There are two factors that make me lean towards avoiding this vaccine for now.

First is the fact that this vaccine is still relatively new.  Thus, it’s long term effects are still in question.  People now do not recall the Polio Vaccine snafu that happened in the 1950s, when it became apparent that Salk’s polio vaccine actually CAUSED more cases of polio.

Second is the fact that the incidence of cervical cancer is actually lowering.  Instead, we have a rise in detection of carcinoma-in-situ (only seen cellularly).  Why? Pap smears, that’s why!  With regular screening, we can find pre-cancerous lesions, treat early, and prevent cancer.  With diseases like Hepatitis B, we don’t have that luxury.

Methinks I will wait ten years before pronouncing HPV vaccines as safe and reliable.

In the meantime, let’s also look at the applicable Chinese Medicine principles here.  Behaviors influence disease.  In the case of HPV, one is most at risk by having promiscuous sex with several partners.  (Well that was redundant… promiscuous sex with several partners…)  Logic dictates that proper behavior not only protects against HPV but other sexually transmitted infections as well.

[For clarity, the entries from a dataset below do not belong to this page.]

`./config.mk`:
```
export PLATFORM = sky130hd
export DESIGN_NAME = memory_RAM
export DESIGN_NICKNAME = memory_RAM
export VERILOG_FILES = /design/flow/design.v
export SDC_FILE = /design/flow/constraint.sdc
export NUM_CORES = 4
export LEC_CHECK = 1
export CORE_UTILIZATION = 30
```
`./constraint.sdc`:
```
current_design memory_RAM

set clk_period 10.3
set clk_io_pct 0.2

create_clock -name clk0 -period $clk_period [get_ports {clk}]

set non_clock_inputs [all_inputs -no_clocks]
set_input_delay [expr $clk_period * $clk_io_pct] -clock clk0 $non_clock_inputs
set_output_delay [expr $clk_period * $clk_io_pct] -clock clk0 [all_outputs]
```
`./design.v`:
```
module memory_RAM #(parameter NBits = 40, NAddr = 4)(
	input clk, rst_a,
	input wr_en,
	input [NBits - 1 : 0] Data_in,
	input [NAddr - 1 : 0] Data_address,
	output [NBits - 1 : 0] Data_out
);
	reg [NBits - 1 : 0] RAM [0 : (2**NAddr) - 1];
	always @(posedge clk or negedge rst_a)
	begin
		if(!rst_a)
		begin
			integer i;
			for(i = 0; i < 2**NAddr; i = i+1)
				RAM[i] <= 'd0;
		end
		else if(wr_en)
		begin
			RAM[Data_address] <= Data_in;
		end
	end 
	assign Data_out = RAM[Data_address]; 
endmodule 
```
`./run.sh`:
```
#!/bin/bash
# OpenROAD 26Q1-2900-gdf79404cd8, Yosys 0.63+post, stock flow scripts
make -C /OpenROAD-flow-scripts/flow DESIGN_CONFIG=/design/flow/config.mk WORK_HOME=/design/flow/orfs finish
```
==> flow_summary.json <==
{
  "max_flop_register": "RAM",
  "yosys-stat-area_um2": 28500,
  "global_route_wire_length_before_repair_um": 127000,
  "synth_compound_gate_area_share_pct": 12.1,
  "totalNegativeSetupSlack_ps": 0,
  "cts_tree": "yes",
  "syn_avg_cell_area_um2": 13.3,
  "hpwlAfterDp_um": 50600,
  "max_cap_violations": 0,
  "worst_vdd_ir_v": 0.000116,
  "critical_path_required_ps": 8240,
  "synth.cellmix.simpleShare_pct": 2.78,
  "floorplan.die.width_um": 310,
  "postCtsHoldBufs": 0,
  "timing_worst_setup_path_type": "in -> out",
  "finish.utilization_pct": 35.2,
  "rsz0062_at_grt": "no",
  "avgViaCountPerCell": 5.42,
  "core_area_um2": 93700,
  "ctsHtreeMaxLevel": 3,
  "final_tally_of_max_slew_violations": 0,
  "diodes": 0,
  "critical_path.endpoint_type": "primary output",
  "min-delay-path-class": "reg -> reg",
  "gr-usage-all-layers_pct": 18.3,
  "timing.slew.headroom_pct": 28.3,
  "post_synth_regs": 640,
  "clock_sinks": 640,
  "place.gp.congestion": 0.872,
  "boundaryPins": 87,
  "chip_area_um2": 96400,
  "tritoncts.num_buffers": 69,
  "routed_length_per_placed_instance_um": 24.1,
  "drt_wl_total_um": 83300,
  "grt_max_degree": 130,
  "largest_reg_flops": 640,
  "row_count": 112,
  "non_filler_cell_area_final_um2": 33000,
  "yosysWarningCount": 2,
  "critical_path_peak_fanout": 50,
  "drtPass1Iterations": 5,
  "holdWs_ps": 490,
  "tightestPinTransition_ps": 1070,
  "hold_depth": 1,
  "fillers": 8730,
  "clkTransAtPathRegs_ps": 60,
  "timing.critical_path.arrival_ps": 5590,
  "mux_frac_synth_pct": 25.7,
  "cts-root-to-sink-buffers": 3,
  "number_of_port_buffers": 86,
  "netlist_instances": 2149,
  "power-per-cell-area_nw_per_um2": 212,
  "initial_core_util_pct": 30.5,
  "timing.final.setup_violations": 0,
  "worst_setup_path_start_kind": "input pin",
  "vias_in_the_first_global_route": 20000,
  "reg_top3": "RAM x640",
  "xor_share_synth_pct": 0,
  "proportion_of_synthesized_chip_area_in_sequential_cells_pct": 56.1,
  "total_leakage_power_nw": 13.5,
  "height_of_the_die_um": 310,
  "post_synth_instance_area_um2": 28500,
  "antenna_violations_before_repair": 4,
  "worst_case_reg_to_reg_path_depth": 1,
  "status": "completed",
  "clock_skews_ps": 0,
  "ctsRootBufferMaster": "sky130_fd_sc_hd__clkbuf_16",
  "cts_repair_resize_count": 0,
  "postPlaceCellArea_um2": 30700,
  "routed-via-count": 18800,
  "synth_cell_types": 39,
  "number_of_remaining_drc_errors": 0,
  "post_route_cells_drive_above_1_share_pct": 37.6,
  "ys_top_logic_family": "multiplexers",
  "highest_clock_rate_ghz": 0.131,
  "openroad.warnings": 29,
  "final_antenna_net_count": 0,
  "synthToLayoutAreaGrowth_pct": 15.5,
  "detailedRoute.firstIterationViolations": 1167,
  "cts_setup_buffers": 0,
  "synth_stat.cells": 2149,
  "final_number_of_hold_violating_endpoints": 0,
  "fa_ha_area_share_pct": 0,
  "period_needed_ps": 7650,
  "globalRouteOverflowTotal": 0,
  "final_min_period_over_clock_period_pct": 74.3,
  "clock.latency.late_pin_ps": 590
}
==> power by group <==
| part | total, mW | internal [mW] | switching (mW) |
|---|---|---|---|
| sequential | 3.39 | 3.10 | 0.290 |
| clock | 2.50 | 1.51 | 0.992 |
| combinational | 1.10 | 0.627 | 0.468 |
==> critical path, stage by stage <==
cell and delay, ps:
sky130_fd_sc_hd__buf_2 410, sky130_fd_sc_hd__buf_4 670, sky130_fd_sc_hd__nor2_4 250, sky130_fd_sc_hd__buf_4 320, sky130_fd_sc_hd__nand2_2 360, sky130_fd_sc_hd__buf_4 530, sky130_fd_sc_hd__o32a_1 410, sky130_fd_sc_hd__clkdlybuf4s50_1 520
==> worst paths after layout <==
| path | start | slack, ps | end |
|---|---|---|---|
| min in group asynchronous | rst_a | 1370 | RAM[15][16] |
| worst max register to register | RAM[10][12] | 9510 | RAM[10][12] |
| worst min register to register | RAM[10][8] | 490 | RAM[10][8] |
| worst max-delay path | Data_address[2] | 2650 | Data_out[29] |
| worst min-delay path | RAM[10][8] | 490 | RAM[10][8] |
| max in group asynchronous | rst_a | 7000 | RAM[14][39] |
==> cell type report <==
class / instances / area [um^2] / area share, %
clock buffer: 101 / 2060 / 6.25
clock inverter: 17 / 235 / 0.713
inverter: 2 / 7.51 / 0.0228
multi-input combinational: 1303 / 11800 / 35.7
sequential: 640 / 16000 / 48.6
tap: 1254 / 1570 / 4.76
timing repair buffer: 142 / 1300 / 3.95
==> synth_stat cells, drive strengths merged <==
cell type,n,area share (%)
a211o,2,0.061
a211oi,64,1.7
a21oi,64,1.1
a221oi,31,0.95
a222oi,6,0.21
a22o,70,2.1
a22oi,155,4.1
a31oi,10,0.22
a32o,4,0.14
a32oi,3,0.092
and2,7,0.15
and2b,2,0.053
buf,112,2.1
clkbuf,92,1.2
dfrtp,640,56
inv,2,0.026
mux2,647,26
mux2i,4,0.14
mux4,1,0.079
nand2,75,0.99
nand2b,5,0.11
nand3,11,0.19
nor2,65,0.87
nor2b,12,0.26
nor3,2,0.053
nor3b,1,0.026
o21ai,8,0.14
o221ai,5,0.15
o22ai,40,0.88
o32a,6,0.21
or2,2,0.044
or2b,1,0.026
==> through the flow <==
| stage | setup WS, ps | std cells | power, mW |
|---|---|---|---|
| 2_1_floorplan | 4900 | 2149 | 4.11 |
| 3_3_place_gp | 2770 | 3341 | 4.47 |
| 3_5_place_dp | 2740 | 3341 | 4.53 |
| 4_1_cts | 2710 | 3459 | 7.05 |
| 5_1_grt | 2540 | 3459 | 7.32 |
| 6_report | 2650 | 3459 | 6.99 |
==> placed cells by master (no fill, tap or decap), drive strengths merged, types with 2 or more instances in the layout <==
| cell | synthesis | final |
|---|---|---|
| a211o | 2 | 2 |
| a32o | 4 | 4 |
| clkdlybuf4s50 | 0 | 81 |
| mux2i | 4 | 4 |
| o22ai | 40 | 40 |
| clkbuf | 92 | 101 |
| a22oi | 155 | 155 |
| a21oi | 64 | 64 |
| o32a | 6 | 6 |
| nor3 | 2 | 2 |
| inv | 2 | 5 |
| and2b | 2 | 2 |
| nor2 | 65 | 65 |
| mux2 | 647 | 647 |
| a22o | 70 | 70 |
| a221oi | 31 | 31 |
| dfrtp | 640 | 640 |
| o21ai | 8 | 8 |
| o221ai | 5 | 5 |
| nand2 | 75 | 75 |
| nor2b | 12 | 12 |
| bufinv | 0 | 5 |
| a211oi | 64 | 64 |
| a222oi | 6 | 6 |
| nand3 | 11 | 11 |
| a32oi | 3 | 3 |
| and2 | 7 | 7 |
| nand2b | 5 | 5 |
| or2 | 2 | 2 |
| a31oi | 10 | 10 |
| clkinv | 0 | 8 |
| buf | 112 | 61 |
==> cell families after synthesis <==
kind of cell,Yosys count
mux,652
flops,640
buf+inv,206
simple gates,183
compound gates,468
==> routing by layer <==
| layer | GRT usage [%] | up-vias | part of all wire, % |
|---|---|---|---|
| li1 | - | 8062 | - |
| met4 | 5.42 | 6 | 3.5 |
| met1 | 24.2 | 9781 | 41 |
| met2 | 27.9 | 737 | 46 |
| met3 | 7.53 | 171 | 9.9 |
| met5 | 0 | - | 0.043 |
Power figures rest on the tool's default switching activity, not on a simulated workload.
### /design/flow/constraint.sdc
current_design UART_Rx

set clk_period 8.3
set clk_io_pct 0.2

create_clock -name clk0 -period $clk_period [get_ports {clk}]

set non_clock_inputs [all_inputs -no_clocks]
set_input_delay [expr $clk_period * $clk_io_pct] -clock clk0 $non_clock_inputs
set_output_delay [expr $clk_period * $clk_io_pct] -clock clk0 [all_outputs]
### /design/flow/config.mk
export PLATFORM = sky130hd
export DESIGN_NAME = UART_Rx
export DESIGN_NICKNAME = UART_Rx
export VERILOG_FILES = /design/flow/design.v
export SDC_FILE = /design/flow/constraint.sdc
export NUM_CORES = 4
export LEC_CHECK = 1
export CORE_UTILIZATION = 40
### /design/flow/run.sh
#!/bin/bash
# OpenROAD 26Q1-2900-gdf79404cd8, Yosys 0.63+post, stock flow scripts
make -C /OpenROAD-flow-scripts/flow DESIGN_CONFIG=/design/flow/config.mk WORK_HOME=/design/flow/orfs finish
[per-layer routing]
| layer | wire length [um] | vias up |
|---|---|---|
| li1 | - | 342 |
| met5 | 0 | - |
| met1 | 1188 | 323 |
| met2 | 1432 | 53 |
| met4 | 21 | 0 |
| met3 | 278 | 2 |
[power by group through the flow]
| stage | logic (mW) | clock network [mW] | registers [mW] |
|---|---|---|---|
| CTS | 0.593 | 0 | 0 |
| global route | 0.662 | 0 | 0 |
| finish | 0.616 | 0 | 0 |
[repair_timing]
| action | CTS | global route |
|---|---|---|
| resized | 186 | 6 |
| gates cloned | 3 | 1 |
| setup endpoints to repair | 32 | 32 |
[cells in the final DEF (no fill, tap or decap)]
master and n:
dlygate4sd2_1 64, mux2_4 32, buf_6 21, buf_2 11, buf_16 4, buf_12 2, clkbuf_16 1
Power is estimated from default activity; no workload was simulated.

Final seemingly-unrelated-thought: I also find it amusing that if a person with an underlying medical problem dies and is found to have been infected with H1N1, authorities are quick to assume that H1N1 caused the death by complicating the underlying problem.  Yet, when a person with an underlying medical problem is jabbed with a vaccine and dies, the same authorities are quick to rule out the vaccine as a cause of death because of the presence of the underlying problem.  As my good friend Garrick would say, “Huh?”